=== Section Start ===

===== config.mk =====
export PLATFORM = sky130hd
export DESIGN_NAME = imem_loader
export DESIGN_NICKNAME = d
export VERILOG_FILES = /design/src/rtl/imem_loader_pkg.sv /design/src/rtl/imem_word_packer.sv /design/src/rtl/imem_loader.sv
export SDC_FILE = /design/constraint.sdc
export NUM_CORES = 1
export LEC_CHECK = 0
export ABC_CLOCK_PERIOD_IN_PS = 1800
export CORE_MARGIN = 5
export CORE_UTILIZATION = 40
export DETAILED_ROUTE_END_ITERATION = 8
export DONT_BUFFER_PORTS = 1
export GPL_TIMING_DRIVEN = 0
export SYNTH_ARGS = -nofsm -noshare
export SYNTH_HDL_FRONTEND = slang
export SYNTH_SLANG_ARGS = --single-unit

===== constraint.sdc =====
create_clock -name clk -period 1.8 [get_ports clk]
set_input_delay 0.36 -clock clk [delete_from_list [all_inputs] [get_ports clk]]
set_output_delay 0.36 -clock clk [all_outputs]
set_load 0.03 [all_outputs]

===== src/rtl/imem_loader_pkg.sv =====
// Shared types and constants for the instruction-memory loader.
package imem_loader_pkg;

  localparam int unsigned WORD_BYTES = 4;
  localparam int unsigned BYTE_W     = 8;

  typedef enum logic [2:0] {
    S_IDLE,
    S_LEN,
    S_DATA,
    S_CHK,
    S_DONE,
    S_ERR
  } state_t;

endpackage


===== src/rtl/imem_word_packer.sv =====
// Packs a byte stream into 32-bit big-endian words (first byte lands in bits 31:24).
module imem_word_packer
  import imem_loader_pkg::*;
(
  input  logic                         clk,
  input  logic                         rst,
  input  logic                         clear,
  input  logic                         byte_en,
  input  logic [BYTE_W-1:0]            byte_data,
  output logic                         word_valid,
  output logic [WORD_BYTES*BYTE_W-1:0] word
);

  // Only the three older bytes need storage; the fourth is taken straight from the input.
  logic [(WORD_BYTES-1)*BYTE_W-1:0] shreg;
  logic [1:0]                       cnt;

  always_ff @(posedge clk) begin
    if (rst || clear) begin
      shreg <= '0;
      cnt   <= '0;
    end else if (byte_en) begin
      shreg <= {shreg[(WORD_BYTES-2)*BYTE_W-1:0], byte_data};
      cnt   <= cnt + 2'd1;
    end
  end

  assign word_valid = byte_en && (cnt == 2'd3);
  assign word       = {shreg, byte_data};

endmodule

=== Section End ===
=== Section Start ===

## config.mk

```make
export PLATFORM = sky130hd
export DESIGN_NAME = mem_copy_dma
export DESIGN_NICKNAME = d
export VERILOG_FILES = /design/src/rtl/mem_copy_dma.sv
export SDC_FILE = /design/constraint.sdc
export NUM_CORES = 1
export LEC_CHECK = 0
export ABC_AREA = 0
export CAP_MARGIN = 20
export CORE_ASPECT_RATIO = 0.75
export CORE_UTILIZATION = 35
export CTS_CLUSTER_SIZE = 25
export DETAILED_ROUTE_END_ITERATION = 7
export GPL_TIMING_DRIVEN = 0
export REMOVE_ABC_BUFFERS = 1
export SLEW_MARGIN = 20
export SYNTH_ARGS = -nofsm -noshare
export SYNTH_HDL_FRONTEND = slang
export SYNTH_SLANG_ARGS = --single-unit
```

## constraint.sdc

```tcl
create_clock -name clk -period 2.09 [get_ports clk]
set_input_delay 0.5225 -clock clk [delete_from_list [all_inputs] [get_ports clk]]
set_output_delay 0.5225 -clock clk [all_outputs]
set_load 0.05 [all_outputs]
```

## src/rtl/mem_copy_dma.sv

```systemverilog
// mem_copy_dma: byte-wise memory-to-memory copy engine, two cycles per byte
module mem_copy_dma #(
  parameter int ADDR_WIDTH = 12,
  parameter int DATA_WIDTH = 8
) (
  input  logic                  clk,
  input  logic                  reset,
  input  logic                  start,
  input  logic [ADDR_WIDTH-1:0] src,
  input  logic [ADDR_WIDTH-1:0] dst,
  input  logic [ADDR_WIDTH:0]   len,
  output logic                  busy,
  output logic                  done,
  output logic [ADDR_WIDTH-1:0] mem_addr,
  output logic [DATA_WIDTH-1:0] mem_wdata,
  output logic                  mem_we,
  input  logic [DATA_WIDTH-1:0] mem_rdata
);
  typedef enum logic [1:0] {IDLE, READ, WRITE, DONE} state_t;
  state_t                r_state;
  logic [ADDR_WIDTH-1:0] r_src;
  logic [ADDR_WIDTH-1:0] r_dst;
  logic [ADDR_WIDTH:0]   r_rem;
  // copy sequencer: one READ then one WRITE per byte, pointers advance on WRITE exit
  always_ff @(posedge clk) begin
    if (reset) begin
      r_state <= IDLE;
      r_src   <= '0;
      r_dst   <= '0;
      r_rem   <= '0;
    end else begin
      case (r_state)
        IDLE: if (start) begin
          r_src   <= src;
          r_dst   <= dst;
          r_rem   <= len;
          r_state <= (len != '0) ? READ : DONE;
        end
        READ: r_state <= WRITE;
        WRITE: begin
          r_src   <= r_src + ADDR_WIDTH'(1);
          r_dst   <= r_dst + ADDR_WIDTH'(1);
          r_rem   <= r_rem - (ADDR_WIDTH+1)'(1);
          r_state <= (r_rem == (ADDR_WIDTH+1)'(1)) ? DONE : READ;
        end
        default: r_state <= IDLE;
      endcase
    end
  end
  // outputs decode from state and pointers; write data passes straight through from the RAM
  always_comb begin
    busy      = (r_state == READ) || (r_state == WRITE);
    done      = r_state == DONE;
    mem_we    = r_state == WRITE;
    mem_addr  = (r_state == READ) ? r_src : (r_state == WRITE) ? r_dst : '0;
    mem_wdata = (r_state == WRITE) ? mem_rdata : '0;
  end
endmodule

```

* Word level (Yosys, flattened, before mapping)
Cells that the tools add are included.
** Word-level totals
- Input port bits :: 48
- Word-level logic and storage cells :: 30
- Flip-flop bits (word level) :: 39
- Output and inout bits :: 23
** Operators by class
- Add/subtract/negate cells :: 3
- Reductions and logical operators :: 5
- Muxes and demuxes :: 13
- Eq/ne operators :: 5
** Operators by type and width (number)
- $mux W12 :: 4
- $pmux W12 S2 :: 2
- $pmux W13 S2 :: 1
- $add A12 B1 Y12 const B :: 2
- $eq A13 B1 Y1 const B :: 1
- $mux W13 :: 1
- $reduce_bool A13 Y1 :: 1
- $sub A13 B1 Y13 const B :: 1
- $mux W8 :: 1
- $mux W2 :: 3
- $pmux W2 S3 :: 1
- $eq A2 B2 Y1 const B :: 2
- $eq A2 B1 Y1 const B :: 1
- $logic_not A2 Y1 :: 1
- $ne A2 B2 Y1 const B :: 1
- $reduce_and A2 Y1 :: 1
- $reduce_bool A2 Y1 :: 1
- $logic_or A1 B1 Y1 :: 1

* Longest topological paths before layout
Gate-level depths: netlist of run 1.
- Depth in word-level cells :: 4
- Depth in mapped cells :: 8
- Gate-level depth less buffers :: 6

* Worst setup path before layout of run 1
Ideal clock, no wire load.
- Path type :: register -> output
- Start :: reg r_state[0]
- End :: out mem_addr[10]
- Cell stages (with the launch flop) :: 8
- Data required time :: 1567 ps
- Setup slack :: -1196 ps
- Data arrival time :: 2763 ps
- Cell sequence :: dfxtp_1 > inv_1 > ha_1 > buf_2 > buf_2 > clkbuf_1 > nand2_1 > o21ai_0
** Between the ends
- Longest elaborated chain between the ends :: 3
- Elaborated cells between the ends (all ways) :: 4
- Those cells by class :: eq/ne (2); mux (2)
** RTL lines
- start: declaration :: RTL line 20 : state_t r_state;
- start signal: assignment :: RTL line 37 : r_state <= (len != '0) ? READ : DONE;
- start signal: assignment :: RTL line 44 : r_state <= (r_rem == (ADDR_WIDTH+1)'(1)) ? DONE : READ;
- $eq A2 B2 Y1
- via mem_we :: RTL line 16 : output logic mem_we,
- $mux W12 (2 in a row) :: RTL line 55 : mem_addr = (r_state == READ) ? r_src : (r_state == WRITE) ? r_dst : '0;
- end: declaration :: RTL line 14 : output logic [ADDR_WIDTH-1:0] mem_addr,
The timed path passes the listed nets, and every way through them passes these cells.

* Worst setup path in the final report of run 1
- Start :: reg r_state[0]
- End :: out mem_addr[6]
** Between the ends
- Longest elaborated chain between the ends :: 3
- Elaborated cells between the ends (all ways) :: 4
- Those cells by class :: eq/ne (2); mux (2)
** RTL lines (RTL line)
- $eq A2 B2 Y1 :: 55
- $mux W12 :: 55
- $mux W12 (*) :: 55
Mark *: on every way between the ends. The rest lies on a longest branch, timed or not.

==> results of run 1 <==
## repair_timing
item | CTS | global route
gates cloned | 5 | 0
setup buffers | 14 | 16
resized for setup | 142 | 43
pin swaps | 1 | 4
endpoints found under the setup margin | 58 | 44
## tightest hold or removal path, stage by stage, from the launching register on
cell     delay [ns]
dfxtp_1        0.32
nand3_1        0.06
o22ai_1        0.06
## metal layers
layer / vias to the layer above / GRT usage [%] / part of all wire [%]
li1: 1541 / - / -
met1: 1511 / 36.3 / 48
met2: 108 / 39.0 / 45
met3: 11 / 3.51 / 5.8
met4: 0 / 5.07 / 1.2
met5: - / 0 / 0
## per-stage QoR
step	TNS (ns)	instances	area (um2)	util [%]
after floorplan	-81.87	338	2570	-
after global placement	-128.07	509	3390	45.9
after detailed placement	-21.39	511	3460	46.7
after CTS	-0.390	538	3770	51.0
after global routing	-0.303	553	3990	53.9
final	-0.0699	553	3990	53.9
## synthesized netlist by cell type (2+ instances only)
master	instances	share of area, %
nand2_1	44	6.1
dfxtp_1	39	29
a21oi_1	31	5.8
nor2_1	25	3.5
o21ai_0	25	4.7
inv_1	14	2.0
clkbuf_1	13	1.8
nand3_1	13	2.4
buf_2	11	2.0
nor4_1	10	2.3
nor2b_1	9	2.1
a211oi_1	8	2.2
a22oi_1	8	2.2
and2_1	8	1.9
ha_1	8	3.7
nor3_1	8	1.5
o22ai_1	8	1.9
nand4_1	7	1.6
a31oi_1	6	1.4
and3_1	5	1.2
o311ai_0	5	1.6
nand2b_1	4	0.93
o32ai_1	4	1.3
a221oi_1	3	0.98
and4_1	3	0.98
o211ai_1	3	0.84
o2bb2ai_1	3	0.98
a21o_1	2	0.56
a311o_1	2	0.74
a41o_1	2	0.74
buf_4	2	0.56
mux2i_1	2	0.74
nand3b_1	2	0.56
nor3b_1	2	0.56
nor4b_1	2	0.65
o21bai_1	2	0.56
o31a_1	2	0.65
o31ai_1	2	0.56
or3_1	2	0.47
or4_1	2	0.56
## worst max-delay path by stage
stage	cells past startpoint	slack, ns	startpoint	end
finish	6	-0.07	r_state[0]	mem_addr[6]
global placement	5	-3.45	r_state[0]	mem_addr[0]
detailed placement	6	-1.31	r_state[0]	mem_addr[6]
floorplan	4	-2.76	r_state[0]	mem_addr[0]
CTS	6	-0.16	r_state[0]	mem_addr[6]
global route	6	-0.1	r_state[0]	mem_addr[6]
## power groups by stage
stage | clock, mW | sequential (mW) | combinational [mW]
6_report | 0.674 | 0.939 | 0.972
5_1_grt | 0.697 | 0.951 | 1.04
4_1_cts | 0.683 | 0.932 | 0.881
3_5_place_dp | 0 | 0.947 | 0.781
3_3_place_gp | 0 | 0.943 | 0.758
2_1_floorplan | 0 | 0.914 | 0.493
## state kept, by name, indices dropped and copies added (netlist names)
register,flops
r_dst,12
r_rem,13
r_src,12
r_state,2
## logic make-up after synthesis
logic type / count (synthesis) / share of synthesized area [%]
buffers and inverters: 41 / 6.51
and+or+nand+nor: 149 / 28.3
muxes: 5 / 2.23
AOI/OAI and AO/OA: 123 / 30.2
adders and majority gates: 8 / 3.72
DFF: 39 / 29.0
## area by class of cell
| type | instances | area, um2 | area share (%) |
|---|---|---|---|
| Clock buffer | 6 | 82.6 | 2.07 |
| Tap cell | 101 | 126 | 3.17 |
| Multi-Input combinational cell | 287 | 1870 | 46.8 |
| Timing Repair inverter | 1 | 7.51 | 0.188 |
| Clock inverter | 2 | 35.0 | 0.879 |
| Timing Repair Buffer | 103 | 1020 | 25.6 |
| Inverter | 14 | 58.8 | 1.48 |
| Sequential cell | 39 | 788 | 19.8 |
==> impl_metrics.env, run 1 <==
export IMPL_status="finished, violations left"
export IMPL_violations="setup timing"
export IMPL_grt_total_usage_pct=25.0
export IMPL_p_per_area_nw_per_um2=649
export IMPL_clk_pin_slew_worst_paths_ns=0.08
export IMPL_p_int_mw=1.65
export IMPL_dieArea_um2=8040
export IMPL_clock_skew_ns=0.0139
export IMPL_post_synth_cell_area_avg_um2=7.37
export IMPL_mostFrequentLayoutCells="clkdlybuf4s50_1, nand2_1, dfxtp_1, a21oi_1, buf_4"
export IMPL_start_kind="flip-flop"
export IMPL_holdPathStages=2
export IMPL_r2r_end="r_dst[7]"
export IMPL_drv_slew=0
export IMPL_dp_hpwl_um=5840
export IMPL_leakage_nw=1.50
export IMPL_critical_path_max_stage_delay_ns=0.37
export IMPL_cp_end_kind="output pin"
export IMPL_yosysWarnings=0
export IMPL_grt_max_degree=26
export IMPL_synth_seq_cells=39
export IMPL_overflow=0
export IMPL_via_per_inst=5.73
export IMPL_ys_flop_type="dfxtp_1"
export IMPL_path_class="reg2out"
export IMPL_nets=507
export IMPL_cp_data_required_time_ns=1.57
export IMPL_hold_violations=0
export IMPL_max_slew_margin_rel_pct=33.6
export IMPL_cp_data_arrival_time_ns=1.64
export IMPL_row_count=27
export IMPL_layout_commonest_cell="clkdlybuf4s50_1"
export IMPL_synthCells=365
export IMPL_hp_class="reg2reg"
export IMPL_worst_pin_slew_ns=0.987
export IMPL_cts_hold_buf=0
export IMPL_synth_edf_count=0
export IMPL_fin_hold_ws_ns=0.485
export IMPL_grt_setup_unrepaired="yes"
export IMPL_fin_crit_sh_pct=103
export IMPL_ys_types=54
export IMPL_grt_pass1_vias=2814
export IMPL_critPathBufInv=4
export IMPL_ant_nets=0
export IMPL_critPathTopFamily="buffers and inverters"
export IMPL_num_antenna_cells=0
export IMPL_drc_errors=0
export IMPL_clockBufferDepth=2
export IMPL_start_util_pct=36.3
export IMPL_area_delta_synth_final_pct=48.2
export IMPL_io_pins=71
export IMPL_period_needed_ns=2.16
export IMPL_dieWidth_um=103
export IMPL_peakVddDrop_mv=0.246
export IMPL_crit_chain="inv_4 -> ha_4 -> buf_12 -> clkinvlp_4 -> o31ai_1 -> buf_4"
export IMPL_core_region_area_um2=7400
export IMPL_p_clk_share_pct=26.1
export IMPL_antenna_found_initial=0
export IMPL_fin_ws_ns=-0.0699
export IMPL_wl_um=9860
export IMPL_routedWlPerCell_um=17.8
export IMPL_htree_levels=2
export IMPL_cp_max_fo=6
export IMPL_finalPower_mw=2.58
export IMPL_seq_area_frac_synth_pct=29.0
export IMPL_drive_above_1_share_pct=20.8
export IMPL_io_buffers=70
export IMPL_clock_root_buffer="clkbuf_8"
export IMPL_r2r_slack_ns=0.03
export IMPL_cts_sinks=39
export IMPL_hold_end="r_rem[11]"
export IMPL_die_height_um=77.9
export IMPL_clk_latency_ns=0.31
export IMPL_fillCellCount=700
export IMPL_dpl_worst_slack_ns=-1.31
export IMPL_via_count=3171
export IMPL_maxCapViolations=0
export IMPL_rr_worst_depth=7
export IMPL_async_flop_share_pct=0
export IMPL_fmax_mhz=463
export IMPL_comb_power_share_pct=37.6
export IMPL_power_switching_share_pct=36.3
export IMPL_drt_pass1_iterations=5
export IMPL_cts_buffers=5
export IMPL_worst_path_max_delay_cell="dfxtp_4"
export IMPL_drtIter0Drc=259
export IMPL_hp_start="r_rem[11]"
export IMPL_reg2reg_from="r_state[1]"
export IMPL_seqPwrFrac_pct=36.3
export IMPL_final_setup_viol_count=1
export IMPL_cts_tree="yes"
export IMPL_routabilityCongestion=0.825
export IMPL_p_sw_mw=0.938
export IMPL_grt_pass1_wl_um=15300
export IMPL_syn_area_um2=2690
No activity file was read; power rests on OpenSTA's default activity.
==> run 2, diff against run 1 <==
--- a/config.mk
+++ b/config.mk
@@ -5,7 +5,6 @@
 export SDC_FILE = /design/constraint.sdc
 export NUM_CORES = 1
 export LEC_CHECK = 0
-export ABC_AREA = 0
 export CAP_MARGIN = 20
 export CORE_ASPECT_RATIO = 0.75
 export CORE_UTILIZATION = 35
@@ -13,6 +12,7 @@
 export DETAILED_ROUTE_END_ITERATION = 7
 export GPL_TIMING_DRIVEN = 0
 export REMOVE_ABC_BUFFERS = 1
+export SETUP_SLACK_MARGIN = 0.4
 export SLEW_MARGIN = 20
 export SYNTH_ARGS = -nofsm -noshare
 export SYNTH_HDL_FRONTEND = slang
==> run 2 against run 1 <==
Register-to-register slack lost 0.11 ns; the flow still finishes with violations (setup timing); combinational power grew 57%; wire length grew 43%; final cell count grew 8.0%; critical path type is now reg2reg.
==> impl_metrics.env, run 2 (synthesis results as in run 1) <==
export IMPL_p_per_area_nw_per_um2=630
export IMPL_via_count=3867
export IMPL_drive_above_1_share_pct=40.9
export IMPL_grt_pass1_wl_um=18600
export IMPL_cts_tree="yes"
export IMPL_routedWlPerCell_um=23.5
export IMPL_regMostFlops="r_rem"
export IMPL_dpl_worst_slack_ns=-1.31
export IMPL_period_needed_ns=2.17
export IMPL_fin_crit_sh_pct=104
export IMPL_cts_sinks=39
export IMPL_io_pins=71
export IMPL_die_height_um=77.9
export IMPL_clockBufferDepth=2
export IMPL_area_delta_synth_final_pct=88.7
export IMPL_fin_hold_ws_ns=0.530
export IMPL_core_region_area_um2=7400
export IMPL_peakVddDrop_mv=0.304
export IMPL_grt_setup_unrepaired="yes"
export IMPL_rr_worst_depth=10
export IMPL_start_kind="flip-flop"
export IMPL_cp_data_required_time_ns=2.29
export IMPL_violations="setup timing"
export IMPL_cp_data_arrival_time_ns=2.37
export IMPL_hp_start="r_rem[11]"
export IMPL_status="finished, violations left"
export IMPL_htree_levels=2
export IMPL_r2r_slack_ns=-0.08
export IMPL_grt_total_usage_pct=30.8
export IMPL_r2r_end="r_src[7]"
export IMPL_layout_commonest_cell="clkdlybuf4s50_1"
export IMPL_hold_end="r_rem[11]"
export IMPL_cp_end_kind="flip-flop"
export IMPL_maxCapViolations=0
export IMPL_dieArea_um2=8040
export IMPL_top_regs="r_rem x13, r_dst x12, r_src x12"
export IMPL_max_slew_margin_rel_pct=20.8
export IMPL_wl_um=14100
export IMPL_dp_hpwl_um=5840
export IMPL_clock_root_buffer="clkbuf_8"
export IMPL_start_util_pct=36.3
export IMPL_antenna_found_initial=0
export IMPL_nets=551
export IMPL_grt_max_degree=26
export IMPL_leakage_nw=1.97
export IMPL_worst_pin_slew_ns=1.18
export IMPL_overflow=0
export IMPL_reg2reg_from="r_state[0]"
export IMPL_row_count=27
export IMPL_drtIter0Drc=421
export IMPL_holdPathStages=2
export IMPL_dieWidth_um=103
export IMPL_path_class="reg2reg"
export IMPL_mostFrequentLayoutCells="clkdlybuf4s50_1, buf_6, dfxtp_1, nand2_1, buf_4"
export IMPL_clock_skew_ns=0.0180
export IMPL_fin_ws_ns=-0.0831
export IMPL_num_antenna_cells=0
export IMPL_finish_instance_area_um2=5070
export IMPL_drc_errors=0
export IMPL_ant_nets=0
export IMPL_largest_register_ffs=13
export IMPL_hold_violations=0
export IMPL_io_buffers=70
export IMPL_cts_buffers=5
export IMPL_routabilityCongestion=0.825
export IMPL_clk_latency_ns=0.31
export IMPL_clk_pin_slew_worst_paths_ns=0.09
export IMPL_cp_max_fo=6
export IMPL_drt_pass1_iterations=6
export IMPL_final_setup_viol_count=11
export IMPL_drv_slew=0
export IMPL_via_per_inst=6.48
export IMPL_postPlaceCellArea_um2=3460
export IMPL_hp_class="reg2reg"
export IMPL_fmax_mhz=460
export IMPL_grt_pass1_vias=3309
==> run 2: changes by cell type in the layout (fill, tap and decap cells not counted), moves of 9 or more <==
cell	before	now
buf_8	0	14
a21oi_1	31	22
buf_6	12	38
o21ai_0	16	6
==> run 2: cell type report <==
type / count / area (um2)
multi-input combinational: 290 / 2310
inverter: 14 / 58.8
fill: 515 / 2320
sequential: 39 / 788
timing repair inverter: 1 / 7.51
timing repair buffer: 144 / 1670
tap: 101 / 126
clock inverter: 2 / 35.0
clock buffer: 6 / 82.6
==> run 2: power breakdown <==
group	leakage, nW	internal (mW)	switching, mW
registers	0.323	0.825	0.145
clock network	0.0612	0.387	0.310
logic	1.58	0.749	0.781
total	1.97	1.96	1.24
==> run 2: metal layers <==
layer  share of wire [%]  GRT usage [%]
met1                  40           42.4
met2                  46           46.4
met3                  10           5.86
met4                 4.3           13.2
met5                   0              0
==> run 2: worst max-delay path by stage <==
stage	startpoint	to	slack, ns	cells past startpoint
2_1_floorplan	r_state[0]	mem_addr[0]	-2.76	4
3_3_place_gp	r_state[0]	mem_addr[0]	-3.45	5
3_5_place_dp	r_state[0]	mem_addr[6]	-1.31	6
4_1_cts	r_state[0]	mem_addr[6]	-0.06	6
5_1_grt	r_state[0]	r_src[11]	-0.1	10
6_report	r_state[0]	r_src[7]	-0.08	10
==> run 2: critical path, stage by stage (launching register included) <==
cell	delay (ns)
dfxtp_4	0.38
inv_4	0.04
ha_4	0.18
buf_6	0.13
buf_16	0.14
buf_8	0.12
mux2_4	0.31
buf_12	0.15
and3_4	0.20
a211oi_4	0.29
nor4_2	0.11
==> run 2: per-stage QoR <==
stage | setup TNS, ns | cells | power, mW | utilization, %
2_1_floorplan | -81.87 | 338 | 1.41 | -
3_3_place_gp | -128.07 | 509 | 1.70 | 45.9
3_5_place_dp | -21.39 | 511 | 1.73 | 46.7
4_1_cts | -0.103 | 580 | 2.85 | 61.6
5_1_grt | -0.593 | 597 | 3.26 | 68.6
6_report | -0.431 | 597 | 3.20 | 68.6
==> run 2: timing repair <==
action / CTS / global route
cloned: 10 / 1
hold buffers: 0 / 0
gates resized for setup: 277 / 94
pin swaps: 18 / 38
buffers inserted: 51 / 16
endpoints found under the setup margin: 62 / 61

=== Section End ===
=== Section Start ===

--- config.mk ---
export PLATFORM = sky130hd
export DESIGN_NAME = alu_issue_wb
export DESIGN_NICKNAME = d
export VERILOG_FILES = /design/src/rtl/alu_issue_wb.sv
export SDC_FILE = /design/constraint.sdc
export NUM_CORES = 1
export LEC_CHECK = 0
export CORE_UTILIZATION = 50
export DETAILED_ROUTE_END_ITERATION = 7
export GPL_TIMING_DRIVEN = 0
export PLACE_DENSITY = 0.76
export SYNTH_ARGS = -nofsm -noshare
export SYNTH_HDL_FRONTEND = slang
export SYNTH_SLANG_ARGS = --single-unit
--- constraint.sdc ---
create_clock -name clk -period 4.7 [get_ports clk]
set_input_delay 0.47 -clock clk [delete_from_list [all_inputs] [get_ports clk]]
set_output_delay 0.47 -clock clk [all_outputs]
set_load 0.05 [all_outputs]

=== Section End ===

- [Exercise directions] Beginning with the line containing "export IMPL_via_per_inst=6.48" in the material above, copy every line exactly until you have copied the line containing "type / count / area (um2)".

- [Answer to the problem]
export IMPL_via_per_inst=6.48
export IMPL_postPlaceCellArea_um2=3460
export IMPL_hp_class="reg2reg"
export IMPL_fmax_mhz=460
export IMPL_grt_pass1_vias=3309
==> run 2: changes by cell type in the layout (fill, tap and decap cells not counted), moves of 9 or more <==
cell	before	now
buf_8	0	14
a21oi_1	31	22
buf_6	12	38
o21ai_0	16	6
==> run 2: cell type report <==
type / count / area (um2)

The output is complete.